ANGAU Memorial Hospital is a major hospital in Lae, Papua New Guinea. Named after an Australian Army unit that was responsible for the civil administration of the Territory of Papua and the Mandated Territory of New Guinea, the hospital provides in-patient and specialist medical services to people in the Sepik, Madang and Morobe provinces. In 2013-14, the Australian government announced that it would contribute to the hospital's redevelopment as part of a deal with the PNG government relating to the resettlement of asylum seekers.

==Nomenclature==

ANGAU stands for the Australian New Guinea Administrative Unit, which was an Australian Army unit that was formed on 21 March 1942 during World War II and was responsible for the civil administration of the Territory of Papua and the Mandated Territory of New Guinea. Following Japan's entry in the war, the civil administration of both Papua and the Mandated Territory of New Guinea was taken over by an Australian Army military government and came under the control of ANGAU from February 1942 until the end of World War II.

==History==

During World War II, the 2/7 Australian General Hospital (2/7 AGH) was established at Lae to provide medical services to Allied military forces.

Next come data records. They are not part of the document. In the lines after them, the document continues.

### config.mk
export PLATFORM = sky130hd
export DESIGN_NAME = uart_tx_arb
export DESIGN_NICKNAME = d
export VERILOG_FILES = /design/src/rtl/uart_tx_arb.sv
export SDC_FILE = /design/constraint.sdc
export NUM_CORES = 1
export LEC_CHECK = 0
export ABC_AREA = 1
export CAP_MARGIN = 10
export CORE_MARGIN = 2
export CORE_UTILIZATION = 50
export DETAILED_ROUTE_END_ITERATION = 12
export PLACE_DENSITY = 0.91
export SKIP_CTS_REPAIR_TIMING = 1
export SYNTH_ARGS = -nofsm -noshare
export SYNTH_HDL_FRONTEND = slang
export SYNTH_SLANG_ARGS = --single-unit
### constraint.sdc
create_clock -name clk -period 2.7 [get_ports clk]
set_clock_uncertainty 0.05 [all_clocks]
set_input_delay 0.54 -clock clk [delete_from_list [all_inputs] [get_ports clk]]
set_output_delay 0.54 -clock clk [all_outputs]
set_load 0.05 [all_outputs]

The military base hospital was described in July 1945 in an article in The Mail, as a 1,200-bed base hospital with "many attractive gardens which are gay with native plants and shrubs". After the war, there were plans to construct a new hospital in the area to meet the medical needs of the local population, but these were initially met with opposition by the Lae Advisory Council, as reported in the Queensland Times in July 1951: "The Lae Advisory Council has recommended that the new European and native hospitals be retained as separate entities. Separate wards be used for Europeans and Asiatics or mixed bloods."

Nevertheless, the plans went ahead and in 1963, a report to the United Nations detailed an increase in the works budget for the administration of the Territory of New Guinea to £680,756, which included the construction of the ANGAU Memorial Hospital as a replacement to the wartime Lae base hospital.

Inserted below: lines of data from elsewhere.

File: src/rtl/fl_recovery_ctrl.sv
// Branch-mispredict recovery sequencer: walks squashed ROB entries youngest->oldest restoring
// Told into the map table, rolls the freelist tail back, then commands the ROB squash.
module fl_recovery_ctrl #(
    parameter int unsigned C_ROB_ENTRY_NUM = 32,
    parameter int unsigned C_ROB_IDX       = 5,
    parameter int unsigned C_ARCH_REG_NUM  = 32,
    parameter int unsigned C_ARCH_IDX      = 5,
    parameter int unsigned C_PHY_IDX       = 6,
    parameter int unsigned C_WALK_NUM      = 2
) (
    input  logic                              clk_i,
    input  logic                              rst_ni,
    input  logic                              br_mis_valid_i,
    input  logic [C_ROB_IDX-1:0]              br_mis_rob_idx_i,
    input  logic [C_ROB_IDX-1:0]              rob_tail_i,
    output logic [C_WALK_NUM*C_ROB_IDX-1:0]   rob_rd_idx_o,
    input  logic [C_WALK_NUM*C_ARCH_IDX-1:0]  rob_rd_arch_i,
    input  logic [C_WALK_NUM*C_PHY_IDX-1:0]   rob_rd_tag_i,
    input  logic [C_WALK_NUM*C_PHY_IDX-1:0]   rob_rd_told_i,
    output logic [C_WALK_NUM-1:0]             mt_wr_en_o,
    output logic [C_WALK_NUM*C_ARCH_IDX-1:0]  mt_wr_arch_o,
    output logic [C_WALK_NUM*C_PHY_IDX-1:0]   mt_wr_tag_o,
    output logic                              fl_rollback_o,
    output logic [C_PHY_IDX-1:0]              vfl_tag_o,
    output logic                              rob_squash_o,
    output logic                              dp_stall_o,
    output logic                              busy_o
);

    localparam int unsigned ROB_MASK  = C_ROB_ENTRY_NUM - 1;
    localparam int unsigned ARCH_MASK = C_ARCH_REG_NUM - 1;

    typedef enum logic [1:0] {
        S_IDLE     = 2'd0,
        S_WALK     = 2'd1,
        S_ROLLBACK = 2'd2,
        S_SQUASH   = 2'd3
    } state_e;

    state_e                 state_q, state_d;
    logic [C_ROB_IDX-1:0]   ptr_q, ptr_d;
    logic [C_ROB_IDX-1:0]   cnt_q, cnt_d;
    logic [C_PHY_IDX-1:0]   vfl_q, vfl_d;
    logic                   seen_q, seen_d;

    logic [C_ROB_IDX-1:0]   idx0, idx1, step;
    logic [C_ARCH_IDX-1:0]  arch0, arch1;
    logic [C_PHY_IDX-1:0]   tag0, tag1;
    logic                   nz0, nz1, wr0, wr1;

    // Slot decode: slot0 is the younger entry at ptr, slot1 the older one below it.
    always_comb begin
        idx0  = ptr_q & C_ROB_IDX'(ROB_MASK);
        idx1  = (ptr_q - C_ROB_IDX'(1)) & C_ROB_IDX'(ROB_MASK);
        arch0 = rob_rd_arch_i[C_ARCH_IDX-1:0] & C_ARCH_IDX'(ARCH_MASK);
        arch1 = rob_rd_arch_i[2*C_ARCH_IDX-1:C_ARCH_IDX] & C_ARCH_IDX'(ARCH_MASK);
        tag0  = rob_rd_tag_i[C_PHY_IDX-1:0];
        tag1  = rob_rd_tag_i[2*C_PHY_IDX-1:C_PHY_IDX];
        nz0   = (state_q == S_WALK) && (cnt_q > C_ROB_IDX'(0)) && (tag0 != '0);
        nz1   = (state_q == S_WALK) && (cnt_q > C_ROB_IDX'(1)) && (tag1 != '0);
        wr1   = nz1;
        // Same arch in both slots: the older Told is the one that must survive.
        wr0   = nz0 && !(nz1 && (arch0 == arch1));
        step  = (cnt_q >= C_ROB_IDX'(C_WALK_NUM)) ? C_ROB_IDX'(C_WALK_NUM) : cnt_q;
    end

    // State and walk registers.
    always_ff @(posedge clk_i or negedge rst_ni) begin
        if (!rst_ni) begin
            state_q <= S_IDLE;
            ptr_q   <= '0;
            cnt_q   <= '0;
            vfl_q   <= '0;
            seen_q  <= 1'b0;
        end else begin
            state_q <= state_d;
            ptr_q   <= ptr_d;
            cnt_q   <= cnt_d;
            vfl_q   <= vfl_d;
            seen_q  <= seen_d;
        end
    end

    // Next-state and walk bookkeeping.
    always_comb begin
        state_d = state_q;
        ptr_d   = ptr_q;
        cnt_d   = cnt_q;
        vfl_d   = vfl_q;
        seen_d  = seen_q;
        unique case (state_q)
            S_IDLE: begin
                if (br_mis_valid_i) begin
                    ptr_d   = (rob_tail_i - C_ROB_IDX'(1)) & C_ROB_IDX'(ROB_MASK);
                    cnt_d   = (rob_tail_i - br_mis_rob_idx_i - C_ROB_IDX'(1)) & C_ROB_IDX'(ROB_MASK);
                    vfl_d   = '0;
                    seen_d  = 1'b0;
                    state_d = (cnt_d != '0) ? S_WALK : S_SQUASH;
                end
            end
            S_WALK: begin
                ptr_d = (ptr_q - step) & C_ROB_IDX'(ROB_MASK);
                cnt_d = cnt_q - step;
                if (nz1) begin
                    vfl_d  = tag1;
                    seen_d = 1'b1;
                end else if (nz0) begin
                    vfl_d  = tag0;
                    seen_d = 1'b1;
                end
                if (cnt_d == '0) begin
                    state_d = seen_d ? S_ROLLBACK : S_SQUASH;
                end
            end
            S_ROLLBACK: state_d = S_SQUASH;
            S_SQUASH:   state_d = S_IDLE;
            default:    state_d = S_IDLE;
        endcase
    end

    // Output decode of the registered state.
    always_comb begin
        rob_rd_idx_o  = '0;
        mt_wr_en_o    = '0;
        mt_wr_arch_o  = '0;
        mt_wr_tag_o   = '0;
        fl_rollback_o = 1'b0;
        vfl_tag_o     = '0;
        rob_squash_o  = 1'b0;
        busy_o        = (state_q != S_IDLE);
        unique case (state_q)
            S_WALK: begin
                rob_rd_idx_o = {idx1, idx0};
                mt_wr_en_o   = {wr1, wr0};
                mt_wr_arch_o = {arch1, arch0};
                mt_wr_tag_o  = rob_rd_told_i;
            end
            S_ROLLBACK: begin
                fl_rollback_o = 1'b1;
                vfl_tag_o     = vfl_q;
            end
            S_SQUASH: rob_squash_o = 1'b1;
            default: ;
        endcase
    end

    assign dp_stall_o = br_mis_valid_i | (state_q != S_IDLE);

endmodule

The ANGAU Memorial Hospital was officially opened on 17 April with accommodation for 412 in-patients and to provide specialist services to 620,000 people of the Sepik, Madang and Morobe provinces and cost £621,000.

==Medical research==

A retrospective study was carried out on Ewing's sarcoma between 1973 and 1987 at the Cancer Treatment Centre of the hospital.

==Redevelopment==

In September 2013, it was reported that the hospital had deteriorated over the last 20 years and that its buildings had become infested with termites. The renovation of the hospital is a core condition of the asylum-seeker deal between Australia and PNG made on 19 July 2013. ANGAU has only 12 of the 32 specialists it needs, and just 55 per cent of its 729 total staff.

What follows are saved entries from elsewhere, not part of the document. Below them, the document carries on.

[src/rtl/btn_pulse_gen.sv]
// btn_pulse_gen
//   Front-panel button conditioner. Each raw active-high button is passed
//   through a two-flop synchroniser, then a per-button FSM that debounces
//   press and release independently and emits one single-cycle pulse per
//   qualified press, with optional auto-repeat while the button stays held.
//
// Ports
//   clk    in   1      system clock, all logic on the rising edge
//   rst_n  in   1      asynchronous active-low reset
//   btn    in   N_BTN  raw asynchronous button levels, 1 = pressed
//   bto    out  N_BTN  registered one-cycle press pulses, one bit per button
//
// Parameters
//   N_BTN       number of buttons
//   DEB_CYCLES  stable samples needed to qualify a press or a release (>=1)
//   RPT_DELAY   cycles from the press pulse to the first repeat pulse
//   RPT_PERIOD  cycles between later repeat pulses; 0 disables auto-repeat

module btn_pulse_gen #(
    parameter int unsigned N_BTN      = 4,
    parameter int unsigned DEB_CYCLES = 1000000,
    parameter int unsigned RPT_DELAY  = 50000000,
    parameter int unsigned RPT_PERIOD = 10000000
) (
    input  logic             clk,
    input  logic             rst_n,
    input  logic [N_BTN-1:0] btn,
    output logic [N_BTN-1:0] bto
);

    localparam int unsigned MAX_A = (DEB_CYCLES > RPT_DELAY) ? DEB_CYCLES : RPT_DELAY;
    localparam int unsigned MAX_V = (MAX_A > RPT_PERIOD) ? MAX_A : RPT_PERIOD;
    localparam int unsigned CW    = $clog2(64'(MAX_V) + 64'd1);

    typedef logic [CW-1:0] cnt_t;

    localparam cnt_t DEB_C = cnt_t'(DEB_CYCLES);
    localparam cnt_t DLY_C = cnt_t'(RPT_DELAY);
    localparam cnt_t PER_C = cnt_t'(RPT_PERIOD);

    typedef enum logic [1:0] {
        IDLE,
        ARM,
        HELD,
        REL
    } state_t;

    logic [N_BTN-1:0] sync1;
    logic [N_BTN-1:0] s;

    always_ff @(posedge clk or negedge rst_n) begin
        if (!rst_n) begin
            sync1 <= '0;
            s     <= '0;
        end else begin
            sync1 <= btn;
            s     <= sync1;
        end
    end

    for (genvar i = 0; i < N_BTN; i++) begin : g_btn
        state_t      state;
        cnt_t        cnt;
        cnt_t        rcnt;
        logic        rpt_phase;
        logic        pulse;
        cnt_t        cnt_inc;
        cnt_t        rcnt_inc;
        cnt_t        rlimit;
        logic [CW:0] rnext;

        // Saturating increments; one extra bit on rnext keeps the compare
        // exact even when rcnt sits at its terminal value.
        always_comb begin
            cnt_inc  = (cnt == '1) ? cnt : cnt + cnt_t'(1);
            rcnt_inc = (rcnt == '1) ? rcnt : rcnt + cnt_t'(1);
            rlimit   = rpt_phase ? PER_C : DLY_C;
            rnext    = {1'b0, rcnt} + (CW+1)'(1);
        end

        always_ff @(posedge clk or negedge rst_n) begin
            if (!rst_n) begin
                state     <= IDLE;
                cnt       <= '0;
                rcnt      <= '0;
                rpt_phase <= 1'b0;
                pulse     <= 1'b0;
            end else begin
                pulse <= 1'b0;
                case (state)
                    IDLE: begin
                        if (s[i]) begin
                            state <= ARM;
                            cnt   <= cnt_t'(1);
                        end
                    end
                    ARM: begin
                        if (!s[i]) begin
                            state <= IDLE;
                            cnt   <= '0;
                        end else if (cnt == DEB_C) begin
                            state     <= HELD;
                            pulse     <= 1'b1;
                            rcnt      <= '0;
                            rpt_phase <= 1'b0;
                        end else begin
                            cnt <= cnt_inc;
                        end
                    end
                    HELD: begin
                        if (!s[i]) begin
                            state <= REL;
                            cnt   <= cnt_t'(1);
                        end else if (RPT_PERIOD != 0) begin
                            // A pulse cycle suppresses a pulse on the next
                            // cycle; the timer keeps running so the deferred
                            // pulse lands one cycle later.
                            if (rnext >= {1'b0, rlimit} && !pulse) begin
                                pulse     <= 1'b1;
                                rcnt      <= '0;
                                rpt_phase <= 1'b1;
                            end else begin
                                rcnt <= rcnt_inc;
                            end
                        end
                    end
                    REL: begin
                        if (s[i]) begin
                            state     <= HELD;
                            rcnt      <= '0;
                            rpt_phase <= 1'b0;
                        end else if (cnt == DEB_C) begin
                            state <= IDLE;
                            cnt   <= '0;
                        end else begin
                            cnt <= cnt_inc;
                        end
                    end
                    default: begin
                        state <= IDLE;
                        cnt   <= '0;
                    end
                endcase
            end
        end

        assign bto[i] = pulse;
    end

endmodule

In February 2014, the Australian Minister for Foreign Affairs, Julie Bishop, stated: "The Australian Government has committed to redevelop the ANGAU Hospital. The original hospital is now 50 years old. It was built in 1964 and is run down, it has been attacked by termites over time, there is asbestos in the building, so we need to work very hard to lift the standards to something that is world class."

Over K300 million has been invested in the redevelopment of Angau, including the master plan and 50 percent of the capital cost of renovation works. It will take two years to plan and design the new Angau hospital, while the major construction work will commence in 2016-17.

==Alumni==

- 1964: James William McKay, MBBS, DTM&H, DPH, Dip Ed, FRACGP (Medical Superintendent)
- 1952-72: Arthur Kenneth (Ken) Jones MBE (Manager of the Artificial Limb Clinic)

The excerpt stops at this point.